- Bourses must strengthen oversight, curb speculation: CSRC
- Futures traded on one day last week surged to $261 billion
China’s top financial regulator has pledged to prevent excessive speculation in commodities futures markets after a record bout of trading in everything from steel bars to cotton pushed up prices.
Bourses must strengthen market oversight and curb speculative trading, Zhang Xiaojun, a spokesman for the China Securities and Regulatory Commission said at a briefing in Beijing on Friday. Exchanges took steps including raising trading fees and shortening hours after a sudden burst took the value of futures traded on Thursday to $261 billion, the same volume as the U.S. equity market. Prices of rebar jumped 20 percent over four days last week, aluminum advanced to a 10-month high and cotton surged.

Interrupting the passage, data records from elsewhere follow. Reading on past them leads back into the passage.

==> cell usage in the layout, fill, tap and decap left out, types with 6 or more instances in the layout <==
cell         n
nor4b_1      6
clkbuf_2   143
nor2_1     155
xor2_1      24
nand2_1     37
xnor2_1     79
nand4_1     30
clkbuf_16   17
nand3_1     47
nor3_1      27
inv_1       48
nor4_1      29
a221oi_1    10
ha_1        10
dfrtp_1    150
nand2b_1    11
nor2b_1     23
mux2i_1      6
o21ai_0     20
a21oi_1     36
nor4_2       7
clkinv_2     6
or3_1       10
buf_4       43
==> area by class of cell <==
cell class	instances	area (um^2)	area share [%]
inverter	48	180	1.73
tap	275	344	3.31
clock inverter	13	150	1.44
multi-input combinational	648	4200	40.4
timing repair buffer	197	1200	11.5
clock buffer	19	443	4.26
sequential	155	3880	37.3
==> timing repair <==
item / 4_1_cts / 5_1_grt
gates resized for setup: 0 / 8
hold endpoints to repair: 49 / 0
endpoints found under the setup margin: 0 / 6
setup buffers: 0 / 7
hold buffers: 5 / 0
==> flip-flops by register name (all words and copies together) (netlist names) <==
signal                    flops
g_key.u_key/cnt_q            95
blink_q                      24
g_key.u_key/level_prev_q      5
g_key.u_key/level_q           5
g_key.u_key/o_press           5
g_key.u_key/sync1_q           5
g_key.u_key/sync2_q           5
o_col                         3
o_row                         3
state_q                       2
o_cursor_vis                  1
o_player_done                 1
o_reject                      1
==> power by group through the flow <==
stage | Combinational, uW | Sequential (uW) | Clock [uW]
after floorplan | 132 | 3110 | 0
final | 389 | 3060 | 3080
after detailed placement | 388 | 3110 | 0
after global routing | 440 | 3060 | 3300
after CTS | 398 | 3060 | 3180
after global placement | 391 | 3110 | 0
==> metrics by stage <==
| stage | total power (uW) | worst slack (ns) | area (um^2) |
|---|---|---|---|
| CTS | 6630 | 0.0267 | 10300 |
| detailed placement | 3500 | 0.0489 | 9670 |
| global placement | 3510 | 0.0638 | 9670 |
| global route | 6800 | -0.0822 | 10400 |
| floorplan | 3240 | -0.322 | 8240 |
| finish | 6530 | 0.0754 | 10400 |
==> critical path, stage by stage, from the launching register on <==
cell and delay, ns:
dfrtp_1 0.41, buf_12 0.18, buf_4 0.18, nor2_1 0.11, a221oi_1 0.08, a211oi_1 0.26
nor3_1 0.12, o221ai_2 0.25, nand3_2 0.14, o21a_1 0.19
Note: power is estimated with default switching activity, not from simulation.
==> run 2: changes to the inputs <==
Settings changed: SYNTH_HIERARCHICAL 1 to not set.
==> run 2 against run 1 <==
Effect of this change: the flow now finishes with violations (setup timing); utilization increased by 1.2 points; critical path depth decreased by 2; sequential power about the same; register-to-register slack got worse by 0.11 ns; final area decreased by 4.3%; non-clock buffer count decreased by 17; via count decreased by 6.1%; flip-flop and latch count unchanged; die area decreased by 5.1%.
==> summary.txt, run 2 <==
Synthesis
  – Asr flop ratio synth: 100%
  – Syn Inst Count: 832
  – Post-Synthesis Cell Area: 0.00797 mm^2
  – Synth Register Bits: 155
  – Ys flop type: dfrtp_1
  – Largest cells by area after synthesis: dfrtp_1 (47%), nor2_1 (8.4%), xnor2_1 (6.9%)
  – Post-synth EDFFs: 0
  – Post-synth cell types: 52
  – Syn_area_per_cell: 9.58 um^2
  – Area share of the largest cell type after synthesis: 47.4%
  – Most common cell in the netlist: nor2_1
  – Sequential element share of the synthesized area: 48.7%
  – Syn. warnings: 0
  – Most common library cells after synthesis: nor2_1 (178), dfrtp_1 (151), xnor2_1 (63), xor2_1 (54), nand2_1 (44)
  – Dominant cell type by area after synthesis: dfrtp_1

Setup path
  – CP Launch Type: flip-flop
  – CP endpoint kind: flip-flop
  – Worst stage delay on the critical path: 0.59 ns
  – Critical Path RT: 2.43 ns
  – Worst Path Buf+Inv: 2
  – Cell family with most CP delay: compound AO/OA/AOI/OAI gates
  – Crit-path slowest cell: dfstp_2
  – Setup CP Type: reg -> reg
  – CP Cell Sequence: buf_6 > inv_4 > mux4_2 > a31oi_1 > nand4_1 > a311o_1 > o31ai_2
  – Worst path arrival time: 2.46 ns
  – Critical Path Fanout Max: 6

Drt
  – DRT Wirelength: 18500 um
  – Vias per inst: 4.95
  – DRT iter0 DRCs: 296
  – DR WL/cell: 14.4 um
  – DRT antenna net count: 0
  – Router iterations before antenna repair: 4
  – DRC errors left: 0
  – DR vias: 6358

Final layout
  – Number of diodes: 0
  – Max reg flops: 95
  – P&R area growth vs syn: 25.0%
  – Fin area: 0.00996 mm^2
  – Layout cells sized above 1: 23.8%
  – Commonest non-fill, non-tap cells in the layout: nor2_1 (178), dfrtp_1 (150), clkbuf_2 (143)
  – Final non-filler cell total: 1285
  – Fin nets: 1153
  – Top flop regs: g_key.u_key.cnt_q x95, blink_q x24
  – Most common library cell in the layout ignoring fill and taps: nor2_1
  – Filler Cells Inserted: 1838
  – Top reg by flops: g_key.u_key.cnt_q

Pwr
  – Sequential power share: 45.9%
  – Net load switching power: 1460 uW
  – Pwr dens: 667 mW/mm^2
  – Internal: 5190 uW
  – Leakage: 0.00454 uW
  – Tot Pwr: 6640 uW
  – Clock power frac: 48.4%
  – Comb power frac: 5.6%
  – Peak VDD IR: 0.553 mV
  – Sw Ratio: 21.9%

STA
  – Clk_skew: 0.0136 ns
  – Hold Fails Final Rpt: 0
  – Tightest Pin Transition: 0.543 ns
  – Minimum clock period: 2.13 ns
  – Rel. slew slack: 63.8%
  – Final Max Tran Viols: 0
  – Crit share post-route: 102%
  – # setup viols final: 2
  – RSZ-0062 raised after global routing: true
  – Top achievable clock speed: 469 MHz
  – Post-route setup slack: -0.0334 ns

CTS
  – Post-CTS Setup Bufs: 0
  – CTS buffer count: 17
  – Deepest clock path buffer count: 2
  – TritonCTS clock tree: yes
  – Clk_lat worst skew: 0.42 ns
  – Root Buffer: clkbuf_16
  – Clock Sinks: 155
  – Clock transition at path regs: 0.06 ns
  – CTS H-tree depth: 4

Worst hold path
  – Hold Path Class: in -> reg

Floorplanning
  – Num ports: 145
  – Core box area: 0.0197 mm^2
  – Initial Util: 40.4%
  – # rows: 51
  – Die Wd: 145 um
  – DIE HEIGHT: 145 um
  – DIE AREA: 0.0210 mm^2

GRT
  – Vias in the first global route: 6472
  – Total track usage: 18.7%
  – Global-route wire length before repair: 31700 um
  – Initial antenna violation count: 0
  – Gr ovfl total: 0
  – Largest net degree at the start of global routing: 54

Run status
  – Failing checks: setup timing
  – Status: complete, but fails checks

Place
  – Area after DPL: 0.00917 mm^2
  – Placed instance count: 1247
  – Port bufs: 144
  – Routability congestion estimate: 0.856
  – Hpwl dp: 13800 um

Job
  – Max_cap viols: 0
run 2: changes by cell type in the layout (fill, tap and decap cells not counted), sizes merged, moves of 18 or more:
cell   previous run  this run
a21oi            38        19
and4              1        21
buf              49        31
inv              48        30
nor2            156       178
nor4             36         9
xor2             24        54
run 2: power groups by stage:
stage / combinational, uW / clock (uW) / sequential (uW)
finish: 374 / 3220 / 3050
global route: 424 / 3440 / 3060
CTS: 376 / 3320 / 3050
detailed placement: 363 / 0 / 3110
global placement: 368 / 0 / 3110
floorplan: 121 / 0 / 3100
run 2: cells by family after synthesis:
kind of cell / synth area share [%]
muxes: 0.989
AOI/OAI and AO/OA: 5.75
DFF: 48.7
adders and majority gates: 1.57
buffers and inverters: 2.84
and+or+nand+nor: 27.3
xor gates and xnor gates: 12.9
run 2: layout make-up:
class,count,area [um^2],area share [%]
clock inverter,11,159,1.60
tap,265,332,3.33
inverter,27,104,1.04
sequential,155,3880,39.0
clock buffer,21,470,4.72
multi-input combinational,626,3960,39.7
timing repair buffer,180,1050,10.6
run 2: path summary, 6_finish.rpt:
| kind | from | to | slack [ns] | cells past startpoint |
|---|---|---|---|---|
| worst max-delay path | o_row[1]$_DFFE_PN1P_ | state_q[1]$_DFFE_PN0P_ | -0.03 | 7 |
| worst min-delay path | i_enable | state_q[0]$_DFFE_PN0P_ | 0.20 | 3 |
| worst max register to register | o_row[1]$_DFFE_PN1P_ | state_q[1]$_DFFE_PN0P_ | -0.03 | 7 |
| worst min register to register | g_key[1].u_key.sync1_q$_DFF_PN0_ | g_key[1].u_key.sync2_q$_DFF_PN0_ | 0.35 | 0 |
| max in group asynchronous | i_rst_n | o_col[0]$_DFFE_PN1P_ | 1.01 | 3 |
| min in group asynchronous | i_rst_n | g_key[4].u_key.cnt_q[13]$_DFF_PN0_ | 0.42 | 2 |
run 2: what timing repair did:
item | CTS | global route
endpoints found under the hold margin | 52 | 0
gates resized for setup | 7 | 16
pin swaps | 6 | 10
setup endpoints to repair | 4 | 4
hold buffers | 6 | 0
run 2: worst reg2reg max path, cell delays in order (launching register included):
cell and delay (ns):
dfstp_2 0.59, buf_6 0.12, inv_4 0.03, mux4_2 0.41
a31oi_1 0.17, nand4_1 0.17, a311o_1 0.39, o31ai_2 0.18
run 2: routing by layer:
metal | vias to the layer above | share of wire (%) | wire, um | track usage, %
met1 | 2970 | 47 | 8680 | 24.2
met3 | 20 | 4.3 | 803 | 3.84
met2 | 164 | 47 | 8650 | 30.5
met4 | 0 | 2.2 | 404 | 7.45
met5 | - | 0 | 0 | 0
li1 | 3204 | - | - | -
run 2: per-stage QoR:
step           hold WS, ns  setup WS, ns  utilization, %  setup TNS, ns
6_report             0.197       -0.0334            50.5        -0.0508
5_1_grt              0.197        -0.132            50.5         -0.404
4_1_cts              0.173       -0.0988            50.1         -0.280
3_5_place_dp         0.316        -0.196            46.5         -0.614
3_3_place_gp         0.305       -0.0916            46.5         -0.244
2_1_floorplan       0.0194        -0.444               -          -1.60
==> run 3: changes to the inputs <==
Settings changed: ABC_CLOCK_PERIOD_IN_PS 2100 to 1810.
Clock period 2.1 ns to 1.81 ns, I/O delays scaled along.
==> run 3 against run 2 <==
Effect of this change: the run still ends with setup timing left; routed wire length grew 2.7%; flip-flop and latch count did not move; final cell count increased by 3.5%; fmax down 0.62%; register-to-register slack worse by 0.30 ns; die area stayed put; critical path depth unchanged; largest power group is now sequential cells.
`config.mk`:
```
export PLATFORM = sky130hd
export DESIGN_NAME = ysyx_23060236_lsu_read
export DESIGN_NICKNAME = d
export VERILOG_FILES = /design/src/rtl/ysyx_23060236_lsu_read.sv
export SDC_FILE = /design/constraint.sdc
export NUM_CORES = 1
export LEC_CHECK = 0
export ABC_CLOCK_PERIOD_IN_PS = 3400
export CELL_PAD_IN_SITES_DETAIL_PLACEMENT = 1
export CELL_PAD_IN_SITES_GLOBAL_PLACEMENT = 2
export CORE_MARGIN = 4
export CORE_UTILIZATION = 25
export CTS_CLUSTER_SIZE = 30
export DETAILED_ROUTE_END_ITERATION = 8
export GPL_TIMING_DRIVEN = 0
export PLACE_DENSITY_LB_ADDON = 0.08
export SETUP_SLACK_MARGIN = 0.3
export SKIP_CTS_REPAIR_TIMING = 1
export SYNTH_ARGS = -nofsm -noshare
export SYNTH_HDL_FRONTEND = slang
export SYNTH_SLANG_ARGS = --single-unit
```
`constraint.sdc`:
```
create_clock -name clock -period 3.4 [get_ports clock]
set_clock_uncertainty 0.05 [all_clocks]
set_input_delay 0.68 -clock clock [delete_from_list [all_inputs] [get_ports clock]]
set_output_delay 0.68 -clock clock [all_outputs]
set_load 0.005 [all_outputs]
```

There is one fundamental reason for some commodities to advance. The government pumped credit into Asia’s biggest economy in the first quarter, spurring a pick-up in sectors including construction. Still, the CSRC is concerned that big swings will trigger market risks and fuel abnormal volatility, according to people familiar with the matter.
Trading volume on the three main venues -- Dalian Commodity Exchange, Shanghai Futures Exchange and Zhengzhou Commodity Exchange -- has already declined in the wake of tighter trading rules. Total value fell to 980 billion yuan ($151 billion) on Thursday when about 24 million contracts traded, according to data compiled by Bloomberg. That’s above levels a year ago when 16.7 million contracts changed hands worth 718 billion yuan.
Goldman Sachs Group Inc. has expressed concern about the surge in speculative trading in iron ore, pointing out that daily volumes are now so large that they sometimes exceed annual imports. The amount of cotton traded in Zhengzhou on one day last week was enough to make 9 billion pairs of jeans, or at least one for every person on Earth.